Bei der Rückkehr aus dem Sanatorium (bei mir auch Senatorium) kam uns als erster Gruß Dein lieber, gütiger Brief entgegen, für den wir Dir von ganzem Herzen danken. Solche Frische und Kraft wehte uns aus ihm entgegen, daß wir fest überzeugt sind: ein Herz, das über solche Mittel noch verfügt, a und ein Gehirn, das solche Leistungen aufweist, versprechen noch eine Dauer, die nach Jahren zu bemessen ist. Auf die gute Erfüllung dieser Prognose und innigen Hoffnung senden wir Dir die herzlichsten Wünsche.

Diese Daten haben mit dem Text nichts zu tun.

<file path="config.mk">
export PLATFORM = sky130hd
export DESIGN_NAME = dp_alu
export DESIGN_NICKNAME = d
export VERILOG_FILES = /design/src/rtl/dp_alu_pkg.sv /design/src/rtl/dp_alu_ctrl.sv /design/src/rtl/dp_alu_datapath.sv /design/src/rtl/dp_alu.sv
export SDC_FILE = /design/constraint.sdc
export NUM_CORES = 1
export LEC_CHECK = 0
export BUFFER_PORTS_ARGS = -buffer_cell sky130_fd_sc_hd__buf_4
export CORE_ASPECT_RATIO = 1.5
export CORE_MARGIN = 3
export CORE_UTILIZATION = 55
export CTS_BUF_LIST = sky130_fd_sc_hd__clkbuf_8
export DETAILED_ROUTE_END_ITERATION = 6
export PLACE_DENSITY = 0.8
export SLEW_MARGIN = 20
export SYNTH_ARGS = -nofsm -noshare
export SYNTH_HDL_FRONTEND = slang
export SYNTH_HIERARCHICAL = 1
export SYNTH_SLANG_ARGS = --single-unit
</file>
<file path="constraint.sdc">
create_clock -name clk -period 6.7 [get_ports clk]
set_clock_uncertainty 0.15 [all_clocks]
set_input_delay 1.005 -clock clk [delete_from_list [all_inputs] [get_ports clk]]
set_output_delay 1.005 -clock clk [all_outputs]
set_load 0.1 [all_outputs]
</file>
<file path="src/rtl/dp_alu_pkg.sv">
package dp_alu_pkg;

  typedef struct packed {
    logic n;
    logic z;
    logic c;
    logic v;
  } flagsT;

  typedef enum logic [1:0] {
    GRP_LOGIC = 2'd0,
    GRP_ADD   = 2'd1,
    GRP_SUB   = 2'd2
  } grpT;

  typedef enum logic [2:0] {
    LF_AND = 3'd0,
    LF_EOR = 3'd1,
    LF_ORR = 3'd2,
    LF_MOV = 3'd3,
    LF_BIC = 3'd4,
    LF_MVN = 3'd5
  } logicFnT;

  // Strobes from control to datapath
  typedef struct packed {
    logic    hit;
    logic    condPass;
    logic    writeRd;
    logic    setFlags;
    grpT     grp;
    logicFnT lfn;
    logic    swap;
    logic    useFlagC;
  } strobeT;

endpackage

</file>
<file path="src/rtl/dp_alu_ctrl.sv">
module dp_alu_ctrl
  import dp_alu_pkg::*;
(
  input  logic [3:0] condField,
  input  logic [3:0] classBits,
  input  logic [3:0] opField,
  input  logic       sBit,
  input  flagsT      flagsIn,
  output strobeT     strobe
);

  logic condOk;
  logic cmpGroup;

  assign cmpGroup = (opField[3:2] == 2'b10);

  // condition evaluation
  always_comb begin
    unique case (condField)
      4'd0:    condOk = flagsIn.z;
      4'd1:    condOk = !flagsIn.z;
      4'd2:    condOk = flagsIn.c;
      4'd3:    condOk = !flagsIn.c;
      4'd4:    condOk = flagsIn.n;
      4'd5:    condOk = !flagsIn.n;
      4'd6:    condOk = flagsIn.v;
      4'd7:    condOk = !flagsIn.v;
      4'd8:    condOk = flagsIn.c && !flagsIn.z;
      4'd9:    condOk = !flagsIn.c || flagsIn.z;
      4'd10:   condOk = (flagsIn.n == flagsIn.v);
      4'd11:   condOk = (flagsIn.n != flagsIn.v);
      4'd12:   condOk = !flagsIn.z && (flagsIn.n == flagsIn.v);
      4'd13:   condOk = flagsIn.z || (flagsIn.n != flagsIn.v);
      4'd14:   condOk = 1'b1;
      default: condOk = 1'b0;
    endcase
  end

  // opcode decode
  always_comb begin
    strobe          = '0;
    strobe.hit      = (classBits == 4'd0) && !(cmpGroup && !sBit);
    strobe.condPass = condOk;
    strobe.writeRd  = !cmpGroup;
    strobe.setFlags = sBit;
    strobe.grp      = GRP_LOGIC;
    strobe.lfn      = LF_AND;
    strobe.swap     = 1'b0;
    strobe.useFlagC = 1'b0;
    unique case (opField)
      4'd0, 4'd8:  strobe.lfn = LF_AND;
      4'd1, 4'd9:  strobe.lfn = LF_EOR;
      4'd2, 4'd10: strobe.grp = GRP_SUB;
      4'd3: begin
        strobe.grp  = GRP_SUB;
        strobe.swap = 1'b1;
      end
      4'd4, 4'd11: strobe.grp = GRP_ADD;
      4'd5: begin
        strobe.grp      = GRP_ADD;
        strobe.useFlagC = 1'b1;
      end
      4'd6: begin
        strobe.grp      = GRP_SUB;
        strobe.useFlagC = 1'b1;
      end
      4'd7: begin
        strobe.grp      = GRP_SUB;
        strobe.swap     = 1'b1;
        strobe.useFlagC = 1'b1;
      end
      4'd12:   strobe.lfn = LF_ORR;
      4'd13:   strobe.lfn = LF_MOV;
      4'd14:   strobe.lfn = LF_BIC;
      default: strobe.lfn = LF_MVN;
    endcase
  end

endmodule

</file>
<file path="src/rtl/dp_alu_datapath.sv">
module dp_alu_datapath
  import dp_alu_pkg::*;
#(
  parameter int DATA_W = 32
) (
  input  logic              clk,
  input  logic              rstN,
  input  logic              inValid,
  input  strobeT            strobe,
  input  logic [3:0]        rdField,
  input  logic [DATA_W-1:0] opA,
  input  logic [DATA_W-1:0] opB,
  input  logic              shCarry,
  input  flagsT             flagsIn,
  output logic              outValid,
  output logic              classHit,
  output logic              wrEn,
  output logic [3:0]        rdIdx,
  output logic [DATA_W-1:0] result,
  output flagsT             flagsOut
);

  localparam int SUM_W = DATA_W + 1;
  localparam int MSB   = DATA_W - 1;

  logic [DATA_W-1:0] opX;
  logic [DATA_W-1:0] opY;
  logic [DATA_W-1:0] ySum;
  logic              carryIn;
  logic [SUM_W-1:0]  sumFull;
  logic [DATA_W-1:0] logicRes;
  logic [DATA_W-1:0] aluRes;
  flagsT             newFlags;
  flagsT             nextFlags;
  logic              commit;

  // operand routing and adder
  assign opX     = strobe.swap ? opB : opA;
  assign opY     = strobe.swap ? opA : opB;
  assign ySum    = (strobe.grp == GRP_SUB) ? ~opY : opY;
  assign carryIn = strobe.useFlagC ? flagsIn.c : (strobe.grp == GRP_SUB);
  assign sumFull = {1'b0, opX} + {1'b0, ySum} + {{DATA_W{1'b0}}, carryIn};

  // logic unit
  always_comb begin
    unique case (strobe.lfn)
      LF_AND:  logicRes = opA & opB;
      LF_EOR:  logicRes = opA ^ opB;
      LF_ORR:  logicRes = opA | opB;
      LF_MOV:  logicRes = opB;
      LF_BIC:  logicRes = opA & ~opB;
      LF_MVN:  logicRes = ~opB;
      default: logicRes = '0;
    endcase
  end

  assign aluRes = (strobe.grp == GRP_LOGIC) ? logicRes : sumFull[DATA_W-1:0];

  // flag generation
  always_comb begin
    newFlags.n = aluRes[MSB];
    newFlags.z = (aluRes == '0);
    if (strobe.grp == GRP_LOGIC) begin
      newFlags.c = shCarry;
      newFlags.v = flagsIn.v;
    end else begin
      newFlags.c = sumFull[DATA_W];
      newFlags.v = (opX[MSB] == ySum[MSB]) && (aluRes[MSB] != opX[MSB]);
    end
  end

  // commit gating
  assign commit    = strobe.hit && strobe.condPass;
  assign nextFlags = (commit && strobe.setFlags) ? newFlags : flagsIn;

  // output register
  always_ff @(posedge clk) begin
    if (!rstN) begin
      outValid <= 1'b0;
      classHit <= 1'b0;
      wrEn     <= 1'b0;
      rdIdx    <= '0;
      result   <= '0;
      flagsOut <= '0;
    end else begin
      outValid <= inValid;
      wrEn     <= inValid && commit && strobe.writeRd;
      if (inValid) begin
        classHit <= strobe.hit;
        rdIdx    <= rdField;
        result   <= aluRes;
        flagsOut <= nextFlags;
      end
    end
  end


  wr_needs_valid_chk: assert property (@(posedge clk) disable iff (!rstN)
    wrEn |-> outValid);


  wr_needs_hit_chk: assert property (@(posedge clk) disable iff (!rstN)
    wrEn |-> classHit);

endmodule

</file>
<file path="src/rtl/dp_alu.sv">
module dp_alu
  import dp_alu_pkg::*;
#(
  parameter int DATA_W = 32
) (
  input  logic              clk,
  input  logic              rstN,
  input  logic              inValid,
  input  logic [31:0]       instr,
  input  logic [DATA_W-1:0] opA,
  input  logic [DATA_W-1:0] opB,
  input  logic              shCarry,
  input  logic [3:0]        flagsIn,
  output logic              outValid,
  output logic              classHit,
  output logic              wrEn,
  output logic [3:0]        rdIdx,
  output logic [DATA_W-1:0] result,
  output logic [3:0]        flagsOut
);

  strobeT strobe;
  flagsT  flagsOutS;
  logic   unusedInstr;

  assign unusedInstr = ^{instr[19:16], instr[11:5], instr[3:0]};

  dp_alu_ctrl u_ctrl (
    .condField (instr[31:28]),
    .classBits ({instr[27:25], instr[4]}),
    .opField   (instr[24:21]),
    .sBit      (instr[20]),
    .flagsIn   (flagsT'(flagsIn)),
    .strobe    (strobe)
  );

  dp_alu_datapath #(.DATA_W(DATA_W)) u_dp (
    .clk      (clk),
    .rstN     (rstN),
    .inValid  (inValid),
    .strobe   (strobe),
    .rdField  (instr[15:12]),
    .opA      (opA),
    .opB      (opB),
    .shCarry  (shCarry),
    .flagsIn  (flagsT'(flagsIn)),
    .outValid (outValid),
    .classHit (classHit),
    .wrEn     (wrEn),
    .rdIdx    (rdIdx),
    .result   (result),
    .flagsOut (flagsOutS)
  );

  assign flagsOut = flagsOutS;


  class_miss_quiet_chk: assert property (@(posedge clk) disable iff (!rstN)
    outValid && $past(instr[27:25] != 3'b000)
      |-> !classHit && !wrEn && (flagsOut == $past(flagsIn)));


  cmp_no_write_chk: assert property (@(posedge clk) disable iff (!rstN)
    outValid && $past(instr[24:23] == 2'b10) |-> !wrEn);


  s_clear_hold_chk: assert property (@(posedge clk) disable iff (!rstN)
    outValid && !$past(instr[20]) |-> flagsOut == $past(flagsIn));


  never_cond_chk: assert property (@(posedge clk) disable iff (!rstN)
    outValid && $past(instr[31:28] == 4'hF)
      |-> !wrEn && (flagsOut == $past(flagsIn)));


  rd_field_chk: assert property (@(posedge clk) disable iff (!rstN)
    outValid |-> rdIdx == $past(instr[15:12]));


  logic_v_keep_chk: assert property (@(posedge clk) disable iff (!rstN)
    outValid && $past(instr[24:21] == 4'd13) |-> flagsOut[0] == $past(flagsIn[0]));

endmodule

</file>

Freilich muss jetzt ein Jeder mit diesem durch Englands Gemeinheit entfesselten und durch unsere Borniertheit in politices ganz ungenügend abgewehrten || Kriege und seinem verhängnisvollen Einflusse auf unsere Körper und ihre Leistungen rechnen, und diese Einflüsse machen sich wenigstens bei mir von Tag zu Tag immer mehr geltend. Ich hoffe aber doch, daß Du und wir – trotz Wilhelm II., der jetzt das religiöse Elend haben und mit gerungenen Händen auf den Knien liegen soll, und trotz des schädlichen Hervordrängens so vieler unfähiger und gefährlicher Persönlichkeiten – doch noch einen guten deutschen Frühling erleben werden. Die deutsche Natur ist doch zu kräftig und gut geartet, als daß sie durch das Zusammenwirken so vieler Pfuscher, die ja doch nur einen Bruchteil bilden, vernichtet || werden könnte. Die von unseren Helden und Vaterlandsverteidigern vollbrachten Taten werden ihre werbende Kraft auf der ganzen Erde ausüben und trotz Haß und Niedertracht unserer Feinde ein gutes Werk des Wiederaufbaus vollbringen. Vieles ist freilich auf lange Zeit verloren, vieles wird schwere Opfer kosten, – namentlich die von den Ultramontanen errungenen Gewinne und die von ihnen noch einzureichende Rechnung sind bitter.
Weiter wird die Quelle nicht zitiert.